Mac chuckled, “Well, not just one thing but the one thing bugging me at the moment is how were you tracked to the pub?”
Wire sat back in her chair. “That’s been gnawing at me too. Originally, I was thinking it might have been through you guys somehow. Not you, Detective, but maybe someone is tapped into the police dispatch system or something along those lines.”
“Except,” Mac answered, “nobody knew about the call other than me, the chief, a couple of detectives I trust back at McCormick’s house and my uncle, who I called on the way to tell him I was coming. It never went through dispatch.”
“At least not that you’re aware of,” Wire cautioned.

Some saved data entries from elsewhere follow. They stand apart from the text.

--- src/rtl/pc_stack_unit.sv ---
// Fetch-stage program counter with hold, increment, absolute load, relative branch
// and call/return through a circular hardware return-address stack.
module pc_stack_unit #(
    parameter int                ADDR_W    = 5,
    parameter logic [ADDR_W-1:0] RESET_VEC = '0,
    parameter int                RAS_DEPTH = 4
) (
    input  logic              clk,
    input  logic              rst,
    input  logic              en,
    input  logic              load,
    input  logic [ADDR_W-1:0] data_in,
    input  logic              branch,
    input  logic [ADDR_W-1:0] offset,
    input  logic              call,
    input  logic              ret,
    output logic [ADDR_W-1:0] pc_count,
    output logic              ras_empty,
    output logic              ras_full,
    output logic              ras_err
);
    localparam int CNT_W = $clog2(RAS_DEPTH + 1);
    localparam int PTR_W = $clog2(RAS_DEPTH);

    logic [ADDR_W-1:0] r_stack [RAS_DEPTH];
    logic [PTR_W-1:0]  r_wp;
    logic [CNT_W-1:0]  r_count;

    logic [ADDR_W-1:0] w_pc_inc;
    logic [PTR_W-1:0]  w_wp_inc;
    logic [PTR_W-1:0]  w_wp_dec;
    logic              w_is_empty;
    logic              w_is_full;
    logic              w_push;

    // r_wp is the next slot to write; when full it also points at the oldest entry,
    // so an overflowing push overwrites exactly the entry that must be discarded.
    assign w_pc_inc   = pc_count + ADDR_W'(1);
    assign w_wp_inc   = (r_wp == PTR_W'(RAS_DEPTH - 1)) ? '0 : r_wp + PTR_W'(1);
    assign w_wp_dec   = (r_wp == '0) ? PTR_W'(RAS_DEPTH - 1) : r_wp - PTR_W'(1);
    assign w_is_empty = (r_count == '0);
    assign w_is_full  = (r_count == CNT_W'(RAS_DEPTH));
    assign w_push     = !rst && en && !ret && call;

    always_ff @(posedge clk) begin
        if (w_push) begin
            r_stack[r_wp] <= w_pc_inc;
        end
    end

    always_ff @(posedge clk or posedge rst) begin
        if (rst) begin
            pc_count  <= RESET_VEC;
            r_wp      <= '0;
            r_count   <= '0;
            ras_empty <= 1'b1;
            ras_full  <= 1'b0;
            ras_err   <= 1'b0;
        end else if (!en) begin
            ras_err <= 1'b0;
        end else begin
            ras_err <= 1'b0;
            if (ret) begin
                if (w_is_empty) begin
                    pc_count <= w_pc_inc;
                    ras_err  <= 1'b1;
                end else begin
                    pc_count  <= r_stack[w_wp_dec];
                    r_wp      <= w_wp_dec;
                    r_count   <= r_count - CNT_W'(1);
                    ras_empty <= (r_count == CNT_W'(1));
                    ras_full  <= 1'b0;
                end
            end else if (call) begin
                pc_count <= data_in;
                r_wp     <= w_wp_inc;
                if (w_is_full) begin
                    ras_err <= 1'b1;
                end else begin
                    r_count   <= r_count + CNT_W'(1);
                    ras_empty <= 1'b0;
                    ras_full  <= (r_count == CNT_W'(RAS_DEPTH - 1));
                end
            end else if (load) begin
                pc_count <= data_in;
            end else if (branch) begin
                pc_count <= pc_count + offset;
            end else begin
                pc_count <= w_pc_inc;
            end
        end
    end
endmodule

--- config.mk ---
export PLATFORM = sky130hd
export DESIGN_NAME = pc_stack_unit
export DESIGN_NICKNAME = d
export VERILOG_FILES = /design/src/rtl/pc_stack_unit.sv
export SDC_FILE = /design/constraint.sdc
export NUM_CORES = 1
export LEC_CHECK = 0
export CAP_MARGIN = 10
export CORE_UTILIZATION = 51
export DETAILED_ROUTE_END_ITERATION = 6
export PLACE_DENSITY = 0.8
export SLEW_MARGIN = 10
export SYNTH_ARGS = -nofsm -noshare
export SYNTH_HDL_FRONTEND = slang
export SYNTH_SLANG_ARGS = --single-unit
--- constraint.sdc ---
create_clock -name clk -period 2.4 [get_ports clk]
set_input_delay 0.24 -clock clk [delete_from_list [all_inputs] [get_ports clk]]
set_output_delay 0.24 -clock clk [all_outputs]
set_load 0.01 [all_outputs]
Yosys cells after proc, flatten, opt, wreduce, memory -nomap -nowiden
Memory sizes are Yosys's and may differ from the RTL's. Cells that the tools add are included.

Logic and storage cells: 58. Register bits after elaboration: 13. RAM bits: 20. Memories: 1. Input bits: 17. Output and inout bits: 8.

Memories: r_stack (words 4, bits a word 5, rd ports 1, clocked after memory_dff 0, write ports 1, RTL line 25) `logic [ADDR_W-1:0] r_stack [RAS_DEPTH];`.

Multiplexer cells: 29. Add/sub/neg operators: 6. Equal/unequal tests: 6. Reduce and logical (&&, ||, !) cells: 10.

Operators with widths (number): $mux 5 (5); $mux 1 (15); $mux 3 (4); $mux 2 (5); $add 5x1->5 const B (1); $add 5x5->5 (1); $ne 2x2->1 const B (2); $reduce_and 4->1 (1); $add 3x1->3 const B (1); $eq 3x1->1 const B (1); $eq 3x2->1 const B (1); $eq 3x3->1 const B (1); $logic_and 1x1->1 (3); $logic_not 3->1 (1); $reduce_and 3->1 (1); $sub 3x1->3 const B (1); $add 2x1->2 const B (1); $eq 2x2->1 const B (1); $logic_not 1->1 (2); $logic_not 2->1 (1); $reduce_bool 2->1 (1); $sub 2x1->2 const B (1).

Depth between registers and ports, before layout
Gate-level depths: netlist (run 1).

Depth in word-level cells: 6. Mapped depth: 8. Gate-level depth less buffers: 7.

Worst setup path after synthesis (run 1)
OpenSTA, ideal clock, no wires.

Path type: register -> register. Start: register pc_count[0]. End: register pc_count[4]. Cell stages (with the launch flop): 8. Arrival time: 1.790 ns. Required time: 2.280 ns. Period minus slack after synthesis: 1.910 ns. Buffers on the path: 0. Setup time: 0.120 ns. Setup slack: 0.490 ns. Path through: dfrtp_1 -> ha_1 -> fa_1 -> a21oi_1 -> and4b_1 -> nor3_1 -> xnor2_1 -> a31o_1.

Cells in the longest elaborated chain, start to end: 5. Elaborated cells between the ends (all ways): 7. Those cells by class: add/sub: 2; mux: 5.

Ends and longest elaborated chain: start, declared (RTL line 17) `output logic [ADDR_W-1:0] pc_count,`; start signal, assigned (RTL line 65) `pc_count <= w_pc_inc;`; start signal, assigned (RTL line 68) `pc_count <= r_stack[w_wp_dec];`; start signal, assigned (RTL line 75) `pc_count <= data_in;`; $add 5x1->5 or $add 5x5->5 (tied branches) (RTL line 38, 87); $mux 5 (RTL line 86) `end else if (branch) begin`; $mux 5 (RTL line 84) `end else if (load) begin`; $mux 5 (RTL line 74) `end else if (call) begin`; $mux 5 * (RTL line 63) `if (ret) begin`.

Every way passes the cells marked *; elsewhere a longest branch is shown, timed or not. A chain may end at the register's enable or synchronous reset.

Worst setup path in the final report (run 1)
Same ends and word-level chain as after synthesis.

==> results.cfg, run 1 <==
[outcome]
outcome = completed

[timing]
period_share_pct = 86.83
drv_slew = 0
finalSetupTns_ns = 0
rsz0062_at_grt = false
tightestPinTransition_ns = 0.4635
finClkSkew_ns = 0.007830
relSlewSlack_pct = 69.00
max_freq_mhz = 479.9
setup_viol_count_final = 0
hold_violations = 0
fin_crit_ns = 2.084

[die]
start_util_pct = 55.19
rows = 21
coreArea_mm2 = 0.003468
fp.dieH_um = 63.27
ios = 25
die_area_mm2 = 0.004002
die_w_um = 63.27

[clock_network]
cts_tree = done
cts.sinks = 33
cts_max_level = 2
clock_latency_ns = 0.29
post-cts-setup-buffers = 0
clockBufferDepth = 2
clk_pin_slew_worst_paths_ns = 0.07
cts_root_buf = clkbuf_8
cts_hold_buf = 0
cts-resized-gates = 0
cts_buffers = 5

[drt]
antenna_left = 0
wl_per_cell_um = 15.71
first_pass_iters = 4
vias_per_cell = 5.523
drt_iter0_drc = 72
num_vias = 1331
detail_route.drc_violations = 0
wl_um = 3786

[power_and_ir_drop]
intPower_mw = 1.614
power_density_mw_per_mm2 = 1088
finalPower_mw = 2.512
combPwrFrac_pct = 43.7
swShare_pct = 35.75
seqPwrFrac_pct = 36.3
power.switching_mw = 0.8981
vdd_drop_max_v = 0.0005358
power_frac_clock_pct = 20.0
p_leak_nw = 0.9222

[global_route]
grt_util_all_layers_pct = 21.75
grt_pass1_wl_um = 6403
grt_overflow_total = 0
grt_max_degree = 14
antenna_found_initial = 0
grt_pass1_vias = 1374

[synth]
syn_nets = 197
syn_avg_cell_area_um2 = 11.60
synth_top_area_share_pct = 31.37
yosysTopAreaCell = edfxtp_1
syn-cell-area_mm2 = 0.001914
synthTopCellsByArea = edfxtp_1, dfrtp_1, ha_1
ys_ff_latch = 33
synthFlopType = edfxtp_1
synthDistinctLibCells = 41
ys_seq_area_share_pct = 48.43
synth_edf_count = 20
ys_warn_count = 0
ys_async_sr_fraction_pct = 39.39
syn_inst = 165

[finish]
instances_no_fill = 241
drive_gt1_share_pct = 9.744
area_growth_pct = 20.65
stdcell_area_mm2 = 0.002310
nNetsFinal = 226
diodes = 0

[setup_path]
cpPeakStageDelay_ns = 0.45
r2r_cells = 7
crit_path_max_fanout = 7
path_class = reg2reg
slowest_stage = dfrtp_1
crit_path_frequent_cell = nor3_1
crit_path_start_kind = flop
crit_chain = ha_1 > fa_1 > a21oi_1 > nor3_1 > nor3_1 > xnor2_1 > a31o_1
end_kind = flop
rrSetupSlack_ns = 0.32
cp.required_ns = 2.58
worstPathArrival_ns = 2.27

[hold_path]
min_path_type = in2async

[placed_design]
dp_cells = 233
gp_congestion = 0.8439
dp_hpwl_um = 2801
io_buffer_count = 24
post_dp_cell_area_mm2 = 0.002200

[flow_run]
drv_cap = 0
final cells by class:
type | count | area [um^2]
Clock buffer | 5 | 68.82
Clock inverter | 3 | 41.29
Fill cell | 253 | 1159
Inverter | 11 | 41.29
Multi-Input combinational cell | 115 | 903.4
Sequential cell | 33 | 927.1
Tap cell | 46 | 57.56
Timing Repair Buffer | 28 | 270.3
cells in the mapped netlist (all sizes together), types with 2 or more instances:
library cell  instances
a21o                  2
dfrtp                12
and2                  4
o221ai                2
a31oi                 3
a211oi                2
nand3b                2
and3                  2
xor2                  5
xnor2                 5
a21oi                 9
mux4                  5
buf                   3
edfxtp               20
nand2                14
inv                  11
nor2                  9
o211ai                3
clkbuf                3
ha                   14
nor3                  3
nand3                 3
o21ai                14
mux2i                 3
path summary, 6_finish.rpt:
path,startpoint,end
worst max-delay path,pc_count[0],pc_count[4]
worst min-delay path,rst,pc_count[4]
worst max register to register,pc_count[0],pc_count[4]
worst min register to register,ras_empty,ras_empty
max in group asynchronous,rst,ras_empty
min in group clk,ras_empty,ras_empty
state kept, by name, indices dropped and copies added, names as in the netlist:
name / count
r_wp: 2
r_count: 3
ras_full: 1
ras_empty: 1
r_stack: 20
ras_err: 1
pc_count: 5
worst max-delay path, delay by kind of cell, from the launching register on:
family | cells | cell delay (ns)
adders and majority gates | 2 | 0.64
DFF | 1 | 0.45
AOI/OAI and AO/OA | 2 | 0.40
and+or+nand+nor | 2 | 0.36
xor gates and xnor gates | 1 | 0.12
power by group through the flow:
stage / sequential (mW) / combinational [mW] / clock, mW
2_1_floorplan: 0.903 / 0.784 / 0
3_3_place_gp: 0.908 / 1.02 / 0
3_5_place_dp: 0.922 / 1.08 / 0
4_1_cts: 0.912 / 1.10 / 0.516
5_1_grt: 0.932 / 1.21 / 0.544
6_report: 0.913 / 1.10 / 0.503
metrics by stage:
step	hold WS [ns]	setup WS (ns)	utilization (%)
final	0.2644	0.3161	66.59
after global placement	0.4740	0.2570	63.42
after global routing	0.3030	0.2094	66.59
after floorplan	0.1215	0.4904	-
after detailed placement	0.4911	0.1156	63.42
after CTS	0.2735	0.3169	66.59
cells in the final DEF (no fill, tap or decap), drive strengths merged, types with 2 or more instances in the layout:
cell type / synthesis / final
a31oi: 3 / 3
buf: 3 / 4
nand3b: 2 / 2
ha: 14 / 14
edfxtp: 20 / 20
nor2: 9 / 9
clkdlybuf4s50: 0 / 24
o21ai: 14 / 14
nand3: 3 / 3
nor3: 3 / 3
mux4: 5 / 5
a211oi: 2 / 2
a21oi: 9 / 9
xor2: 5 / 5
and3: 2 / 2
o211ai: 3 / 3
o221ai: 2 / 2
inv: 11 / 11
mux2i: 3 / 3
nand2: 14 / 14
dfrtp: 12 / 12
xnor2: 5 / 5
and2: 4 / 4
a21o: 2 / 2
clkbuf: 3 / 5
logic make-up (layout without fill, tap and decap cells):
family | after synthesis | in the layout | share of synthesized area, %
xor gates and xnor gates | 10 | 10 | 4.575
AOI/OAI and AO/OA | 39 | 39 | 12.55
adders and majority gates | 15 | 15 | 10.20
and+or+nand+nor | 43 | 43 | 11.83
DFF | 33 | 33 | 48.43
muxes | 8 | 8 | 8.039
buffers and inverters | 17 | 47 | 4.379
per-layer routing:
| metal | GRT usage [%] | share of wire, % | wire, um | vias up |
|---|---|---|---|---|
| met5 | 0 | 0 | 0 | - |
| met4 | 10.51 | 2.4 | 91 | 0 |
| met3 | 6.703 | 5.3 | 199 | 9 |
| met2 | 35.22 | 48 | 1810 | 40 |
| met1 | 26.32 | 44 | 1683 | 621 |
| li1 | - | - | - | 661 |
No activity file was read; power rests on OpenSTA's default activity.
==> inputs of run 2 (changes only) <==
TNS_END_PERCENT = 1   (was not set)
==> results of run 2 <==
No change in the layout: final DEF, timing and power equal those of run 1.
==> inputs of run 3 (changes only) <==
CORE_ASPECT_RATIO = 0.7   (was not set)
CTS_CLUSTER_DIAMETER = 50   (was not set)
==> run 3 against run 2 <==
  * Critical path type unchanged
  * Critical endpoint is now pc_count[0]
  * Critical path depth unchanged
  * Sequential cell count did not move
  * Highest routed layer unchanged
  * Sequential power barely moved
==> results.cfg, run 3 (synthesis gave the netlist of run 1 again) <==
[outcome]
outcome = completed

[finish]
final_common_cell = clkdlybuf4s50_1
final_core_util_pct = 65.19
largest_reg_flops = 20
area_growth_pct = 21.18
n_fill_cell = 290
diodes = 0
final_cell_mix = clkdlybuf4s50_1, edfxtp_1, nand2_1, o21ai_0, ha_1
drive_gt1_share_pct = 10.26
largest_registers = r_stack (20), pc_count (5), r_count (3)
register_area_um2 = 927.1
nNetsFinal = 226
multiInputGateArea_um2 = 903.4
regMostFlops = r_stack

[timing]
period_share_pct = 86.80
setup_viol_count_final = 0
relSlewSlack_pct = 66.98
tightestPinTransition_ns = 0.4937
finClkSkew_ns = 0.005599
max_freq_mhz = 480.1
hold_violations = 0
rsz0062_at_grt = false
fin_crit_ns = 2.083
finalSetupTns_ns = 0
drv_slew = 0

[clock_network]
cts_buffers = 5
cts_max_level = 2
clock_latency_ns = 0.29
cts_hold_buf = 0
cts_tree = done
cts.sinks = 33
clk_pin_slew_worst_paths_ns = 0.07
cts_root_buf = clkbuf_8
clockBufferDepth = 2
post-cts-setup-buffers = 0
cts-resized-gates = 0

[drt]
drt_iter0_drc = 176
wl_per_cell_um = 16.22
wl_um = 3973
first_pass_iters = 4
num_vias = 1342
antenna_left = 0
vias_per_cell = 5.478
detail_route.drc_violations = 0

[die]
die_area_mm2 = 0.004006
die_w_um = 75.23
rows = 18
ios = 25
coreArea_mm2 = 0.003558
start_util_pct = 53.80
fp.dieH_um = 53.26

[setup_path]
cpPeakStageDelay_ns = 0.55
critical-path-top-delay-family = multiplexers
slowest_stage = mux4_2
crit_chain = inv_1 > ha_1 > nor2b_4 > mux4_2 > a21o_1 > o21ai_0 > a22oi_1
cp.required_ns = 2.57
crit_path_start_kind = flop
crit_buf_inv = 1
path_class = reg2reg
end_kind = flop
worstPathArrival_ns = 2.25
crit_path_max_fanout = 5

[placed_design]
dp_hpwl_um = 3003
io_buffer_count = 24
gp_congestion = 0.8166

[power_and_ir_drop]
power_density_mw_per_mm2 = 1103
p_leak_nw = 0.9248
vdd_drop_max_v = 0.0006654

[global_route]
grt_overflow_total = 0
grt_util_all_layers_pct = 22.05
grt_max_degree = 14
grt_pass1_wl_um = 6037
antenna_found_initial = 0
grt_pass1_vias = 1314

[hold_path]
min_path_type = in2async

[flow_run]
drv_cap = 0
[run 3: metal layers]
layer | global-route usage (%) | up-vias | routed length (um)
met5 | 0 | - | 0
met4 | 8.951 | 0 | 47
met3 | 6.286 | 8 | 312
met2 | 35.29 | 50 | 1832
met1 | 28.34 | 622 | 1781
li1 | - | 662 | -
[run 3: area by class of cell]
cell class	count	share of cell area [%]
multi-input cells	115	38.94
inverters	11	1.780
well taps	50	2.697
clock buffers	5	2.967
flip-flops and latches	33	39.97
repair buffers	28	11.65
clock inverters	3	1.996
[run 3: where the power goes]
part	internal (mW)	leakage, nW	switching, mW
Combinational	0.525	0.534	0.596
Sequential	0.787	0.336	0.128
Clock	0.310	0.0543	0.215
[run 3: metrics by stage]
step | worst slack [ns] | hold slack, ns | instances | cell area, um^2 | power, mW
final | 0.3169 | 0.2842 | 245 | 2320 | 2.560
after global routing | 0.2077 | 0.3024 | 245 | 2320 | 2.730
after CTS | 0.3173 | 0.2868 | 245 | 2320 | 2.569
after detailed placement | 0.2048 | 0.4809 | 237 | 2205 | 2.033
after global placement | 0.2571 | 0.4746 | 237 | 2205 | 1.952
after floorplan | 0.4904 | 0.1215 | 165 | 1914 | 1.687
[run 3: worst register-to-register path, cell delays in order, from the launching register on]
cell and delay, ns:
dfrtp_1 0.42, inv_1 0.12, ha_1 0.28, nor2b_4 0.24, mux4_2 0.55, a21o_1 0.18, o21ai_0 0.08, a22oi_1 0.09
[run 3: final timing paths]
check                                from           to  slack, ns  cells past startpoint
worst max-delay path              r_wp[0]  pc_count[0]       0.32                      7
worst min-delay path                  rst  pc_count[1]       0.28                      3
worst max register to register    r_wp[0]  pc_count[0]       0.32                      7
worst min register to register  ras_empty    ras_empty       0.49                      2
max in group asynchronous             rst    ras_empty       1.88                      3
min in group clk                ras_empty    ras_empty       0.49                      2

Mac thought for a second and then shrugged, “No, you’re right. I need to check that.” He reached for his cell phone and called into dispatch and talked with them for a minute. “Really? Who called that in? And what exactly did he say? Okay. Thanks.”
Wire raised her eyebrows.
“I left the scene and that was called into dispatch by the chief. He said I was on my way to McRyan’s Pub and Pat Riley was the detective on scene at McCormick’s. That’s it.”
“So they could be tapped into your system.”
“Possible,” but then a skeptical look overtook McRyan’s face. “But I’m dubious that’s the case. The call into dispatch didn’t indicate who I was meeting with, merely that I was going to the pub. I could have been going to meet anyone.”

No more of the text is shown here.